This is a very interesting question!
I think it depends on the following aspects:
accessing single row by index (index is sorted and unique) should have runtime O(m) where m << n_rows
accessing single row by index (index is NOT unique and is NOT sorted) should have runtime O(n_rows)

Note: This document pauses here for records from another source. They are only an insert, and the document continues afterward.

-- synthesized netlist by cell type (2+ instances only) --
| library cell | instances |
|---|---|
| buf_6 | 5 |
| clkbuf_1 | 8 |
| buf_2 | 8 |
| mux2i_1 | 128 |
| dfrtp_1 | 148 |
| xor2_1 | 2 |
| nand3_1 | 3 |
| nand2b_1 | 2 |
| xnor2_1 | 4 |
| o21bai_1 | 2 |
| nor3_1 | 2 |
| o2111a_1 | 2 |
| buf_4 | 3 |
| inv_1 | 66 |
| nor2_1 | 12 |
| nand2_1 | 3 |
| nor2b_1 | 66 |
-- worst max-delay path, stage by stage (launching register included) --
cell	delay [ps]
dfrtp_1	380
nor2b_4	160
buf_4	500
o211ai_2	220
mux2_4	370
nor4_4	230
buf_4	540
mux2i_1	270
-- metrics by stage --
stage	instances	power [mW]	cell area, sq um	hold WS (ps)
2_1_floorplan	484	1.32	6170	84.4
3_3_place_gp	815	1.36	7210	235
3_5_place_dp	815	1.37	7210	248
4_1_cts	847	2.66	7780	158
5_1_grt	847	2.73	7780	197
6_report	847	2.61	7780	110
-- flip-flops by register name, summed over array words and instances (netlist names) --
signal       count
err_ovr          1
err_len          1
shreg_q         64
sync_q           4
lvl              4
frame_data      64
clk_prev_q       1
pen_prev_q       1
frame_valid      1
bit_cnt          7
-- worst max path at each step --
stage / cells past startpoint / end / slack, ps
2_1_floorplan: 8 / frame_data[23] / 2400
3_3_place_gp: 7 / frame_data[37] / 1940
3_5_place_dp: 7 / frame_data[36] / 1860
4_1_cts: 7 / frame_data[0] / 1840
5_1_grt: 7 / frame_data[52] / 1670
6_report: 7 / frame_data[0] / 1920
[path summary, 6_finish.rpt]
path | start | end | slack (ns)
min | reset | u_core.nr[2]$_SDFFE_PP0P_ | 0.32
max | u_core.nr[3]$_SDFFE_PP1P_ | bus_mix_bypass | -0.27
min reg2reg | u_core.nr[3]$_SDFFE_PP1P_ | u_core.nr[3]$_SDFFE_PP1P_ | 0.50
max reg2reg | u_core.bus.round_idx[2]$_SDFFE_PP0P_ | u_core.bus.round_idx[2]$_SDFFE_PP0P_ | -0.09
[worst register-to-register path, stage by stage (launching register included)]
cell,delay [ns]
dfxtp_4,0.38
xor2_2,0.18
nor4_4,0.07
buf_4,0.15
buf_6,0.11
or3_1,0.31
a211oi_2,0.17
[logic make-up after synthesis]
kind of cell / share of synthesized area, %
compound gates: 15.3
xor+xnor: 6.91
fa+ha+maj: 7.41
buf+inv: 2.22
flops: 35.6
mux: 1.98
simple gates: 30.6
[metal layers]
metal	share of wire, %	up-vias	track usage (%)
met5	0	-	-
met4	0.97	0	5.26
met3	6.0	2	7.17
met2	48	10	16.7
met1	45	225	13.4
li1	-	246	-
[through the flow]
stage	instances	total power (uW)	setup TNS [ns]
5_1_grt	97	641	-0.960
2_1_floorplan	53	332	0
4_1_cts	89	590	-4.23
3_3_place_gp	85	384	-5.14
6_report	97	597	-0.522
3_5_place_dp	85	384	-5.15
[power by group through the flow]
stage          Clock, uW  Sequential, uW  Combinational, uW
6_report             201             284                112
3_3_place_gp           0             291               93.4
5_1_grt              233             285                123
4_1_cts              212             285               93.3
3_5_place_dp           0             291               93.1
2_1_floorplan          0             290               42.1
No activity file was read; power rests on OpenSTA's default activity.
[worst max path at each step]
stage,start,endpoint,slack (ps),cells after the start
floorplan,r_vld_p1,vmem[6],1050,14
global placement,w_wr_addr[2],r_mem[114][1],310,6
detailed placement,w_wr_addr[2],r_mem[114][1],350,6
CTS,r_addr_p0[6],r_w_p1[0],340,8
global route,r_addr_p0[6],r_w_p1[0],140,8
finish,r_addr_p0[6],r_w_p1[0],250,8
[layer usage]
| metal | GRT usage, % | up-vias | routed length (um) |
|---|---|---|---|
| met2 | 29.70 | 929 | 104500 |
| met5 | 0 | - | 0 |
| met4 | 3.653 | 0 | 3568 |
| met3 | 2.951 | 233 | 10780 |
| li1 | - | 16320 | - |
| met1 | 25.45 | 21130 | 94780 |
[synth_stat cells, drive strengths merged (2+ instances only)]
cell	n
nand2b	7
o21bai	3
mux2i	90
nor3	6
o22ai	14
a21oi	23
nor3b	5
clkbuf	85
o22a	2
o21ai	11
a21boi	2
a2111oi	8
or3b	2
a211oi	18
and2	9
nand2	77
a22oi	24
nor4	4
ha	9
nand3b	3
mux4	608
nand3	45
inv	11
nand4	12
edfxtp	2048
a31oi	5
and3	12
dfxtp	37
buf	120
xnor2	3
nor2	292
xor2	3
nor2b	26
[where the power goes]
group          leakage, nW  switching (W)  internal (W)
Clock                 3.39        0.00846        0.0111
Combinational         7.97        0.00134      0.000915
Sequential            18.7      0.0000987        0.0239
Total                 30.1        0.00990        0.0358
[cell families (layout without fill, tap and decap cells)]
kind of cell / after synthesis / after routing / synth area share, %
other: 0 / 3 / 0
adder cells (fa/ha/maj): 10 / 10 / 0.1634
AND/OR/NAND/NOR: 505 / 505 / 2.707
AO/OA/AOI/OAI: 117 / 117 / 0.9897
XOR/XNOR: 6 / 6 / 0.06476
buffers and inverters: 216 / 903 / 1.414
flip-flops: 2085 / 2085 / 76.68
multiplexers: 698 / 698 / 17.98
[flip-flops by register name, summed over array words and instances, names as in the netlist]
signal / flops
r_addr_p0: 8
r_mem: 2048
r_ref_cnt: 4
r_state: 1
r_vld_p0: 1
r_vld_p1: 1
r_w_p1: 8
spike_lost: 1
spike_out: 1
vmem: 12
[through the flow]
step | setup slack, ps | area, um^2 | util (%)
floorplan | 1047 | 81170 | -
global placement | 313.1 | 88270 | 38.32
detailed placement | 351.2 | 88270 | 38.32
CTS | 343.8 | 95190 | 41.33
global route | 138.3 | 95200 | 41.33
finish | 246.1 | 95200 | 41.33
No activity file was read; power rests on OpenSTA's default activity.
<file path="src/rtl/seq_shift_add_multiplier.sv">
// Iterative unsigned WIDTH x WIDTH shift-and-add multiplier built around one WIDTH-bit adder.
// One partial-product iteration per cycle; result registered at the last iteration edge.

module seq_shift_add_multiplier_adder #(
   parameter int WIDTH = 32
) (
   input  logic [WIDTH-1:0] a,
   input  logic [WIDTH-1:0] b,
   input  logic             Cin,
   output logic [WIDTH-1:0] S,
   output logic             Cout
);
   assign {Cout, S} = {1'b0, a} + {1'b0, b} + {{WIDTH{1'b0}}, Cin};
endmodule

module seq_shift_add_multiplier #(
   parameter int WIDTH = 32
) (
   input  logic                 clk,
   input  logic                 rst,
   input  logic                 start,
   input  logic [WIDTH-1:0]     a,
   input  logic [WIDTH-1:0]     b,
   output logic                 busy,
   output logic                 done,
   output logic [2*WIDTH-1:0]   product,
   output logic                 hi_nonzero
);
   localparam int CNT_W = $clog2(WIDTH + 1);
   localparam logic [CNT_W-1:0] LAST_CNT = CNT_W'(WIDTH - 1);

   typedef enum logic [1:0] {IDLE, CALC, DONE} state_t;

   state_t           state;
   logic [WIDTH-1:0] m_reg;
   logic [WIDTH-1:0] acc;
   logic [WIDTH-1:0] q;
   logic [CNT_W-1:0] cnt;

   logic [WIDTH-1:0] add_b;
   logic [WIDTH-1:0] sum;
   logic             cout;

   assign add_b = q[0] ? m_reg : '0;

   seq_shift_add_multiplier_adder #(.WIDTH(WIDTH)) u_adder (
      .a    (acc),
      .b    (add_b),
      .Cin  (1'b0),
      .S    (sum),
      .Cout (cout)
   );

   always_ff @(posedge clk or posedge rst) begin
      if (rst) begin
         state      <= IDLE;
         m_reg      <= '0;
         acc        <= '0;
         q          <= '0;
         cnt        <= '0;
         busy       <= 1'b0;
         done       <= 1'b0;
         product    <= '0;
         hi_nonzero <= 1'b0;
      end else begin
         case (state)
            IDLE: begin
               if (start) begin
                  m_reg <= a;
                  q     <= b;
                  acc   <= '0;
                  cnt   <= '0;
                  busy  <= 1'b1;
                  state <= CALC;
               end
            end
            CALC: begin
               // {Cout,S,Q} shifted right by one; the bit falling off Q is already consumed
               acc <= {cout, sum[WIDTH-1:1]};
               q   <= {sum[0], q[WIDTH-1:1]};
               cnt <= cnt + CNT_W'(1);
               if (cnt == LAST_CNT) begin
                  product    <= {cout, sum, q[WIDTH-1:1]};
                  hi_nonzero <= cout | (|sum[WIDTH-1:1]);
                  done       <= 1'b1;
                  state      <= DONE;
               end
            end
            DONE: begin
               done  <= 1'b0;
               busy  <= 1'b0;
               state <= IDLE;
            end
            default: begin
               done  <= 1'b0;
               busy  <= 1'b0;
               state <= IDLE;
            end
         endcase
      end
   end
endmodule

</file>
<file path="config.mk">
export PLATFORM = sky130hd
export DESIGN_NAME = seq_shift_add_multiplier
export DESIGN_NICKNAME = d
export VERILOG_FILES = /design/src/rtl/seq_shift_add_multiplier.sv
export SDC_FILE = /design/constraint.sdc
export NUM_CORES = 1
export LEC_CHECK = 0
export CORE_ASPECT_RATIO = 0.7
export CORE_UTILIZATION = 50
export CTS_BUF_LIST = sky130_fd_sc_hd__clkbuf_16
export CTS_CLUSTER_SIZE = 25
export DETAILED_ROUTE_END_ITERATION = 10
export PLACE_DENSITY_LB_ADDON = 0.05
export SYNTH_ARGS = -nofsm -noshare
export SYNTH_HDL_FRONTEND = slang
export SYNTH_SLANG_ARGS = --single-unit
</file>
<file path="constraint.sdc">
create_clock -name clk -period 8.2 [get_ports clk]
set_clock_uncertainty 0.2 [all_clocks]
set_input_delay 1.23 -clock clk [delete_from_list [all_inputs] [get_ports clk]]
set_output_delay 1.23 -clock clk [all_outputs]
set_load 0.01 [all_outputs]
</file>
`config.mk`:
```
export PLATFORM = sky130hd
export DESIGN_NAME = actifunction_pipe_flat
export DESIGN_NICKNAME = d
export VERILOG_FILES = /design/src/rtl/actifunction_pipe_if.sv /design/src/rtl/actifunction_pipe.sv /design/src/flat_wrapper.sv
export SDC_FILE = /design/constraint.sdc
export NUM_CORES = 1
export LEC_CHECK = 0
export ABC_AREA = 1
export BUFFER_PORTS_ARGS = -buffer_cell sky130_fd_sc_hd__buf_2
export CAP_MARGIN = 15
export CORE_MARGIN = 4
export CORE_UTILIZATION = 30
export DETAILED_ROUTE_END_ITERATION = 16
export GPL_ROUTABILITY_DRIVEN = 0
export GPL_TIMING_DRIVEN = 0
export SETUP_SLACK_MARGIN = 0.5
export SLEW_MARGIN = 20
export SYNTH_ARGS = -nofsm -noshare
export SYNTH_HDL_FRONTEND = slang
export SYNTH_SLANG_ARGS = --single-unit
```
`constraint.sdc`:
```
create_clock -name clk -period 6.4 [get_ports clk]
set_input_delay 1.6 -clock clk [delete_from_list [all_inputs] [get_ports clk]]
set_output_delay 1.6 -clock clk [all_outputs]
set_load 0.01 [all_outputs]
```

accessing single row by index (index is NOT unique and is sorted) should have runtime O(m) where m < n_rows)
accessing row(s) (independently of an index) by boolean indexing should have runtime O(n_rows)
Demo:
index is sorted and unique:
In [49]: df = pd.DataFrame(np.random.rand(10**5,6), columns=list('abcdef'))
In [50]: %timeit df.loc[random.randint(0, 10**4)]
The slowest run took 27.65 times longer than the fastest. This could mean that an intermediate result is being cached.
1000 loops, best of 3: 331 µs per loop
In [51]: %timeit df.iloc[random.randint(0, 10**4)]
1000 loops, best of 3: 275 µs per loop
In [52]: %timeit df.query("a > 0.9")
100 loops, best of 3: 7.84 ms per loop
In [53]: %timeit df.loc[df.a > 0.9]
100 loops, best of 3: 2.96 ms per loop
index is NOT sorted and is NOT unique:
In [54]: df = pd.DataFrame(np.random.rand(10**5,6), columns=list('abcdef'), index=np.random.randint(0, 10000, 10**5))
In [55]: %timeit df.loc[random.randint(0, 10**4)]
100 loops, best of 3: 12.3 ms per loop
In [56]: %timeit df.iloc[random.randint(0, 10**4)]
1000 loops, best of 3: 262 µs per loop
In [57]: %timeit df.query("a > 0.9")
100 loops, best of 3: 7.78 ms per loop
In [58]: %timeit df.loc[df.a > 0.9]
100 loops, best of 3: 2.93 ms per loop
index is NOT unique and is sorted:
In [64]: df = pd.DataFrame(np.random.rand(10**5,6), columns=list('abcdef'), index=np.random.randint(0, 10000, 10**5)).sort_index()
In [65]: df.index.is_monotonic_increasing
Out[65]: True
In [66]: %timeit df.loc[random.randint(0, 10**4)]
The slowest run took 9.70 times longer than the fastest. This could mean that an intermediate result is being cached.
1000 loops, best of 3: 478 µs per loop
In [67]: %timeit df.iloc[random.randint(0, 10**4)]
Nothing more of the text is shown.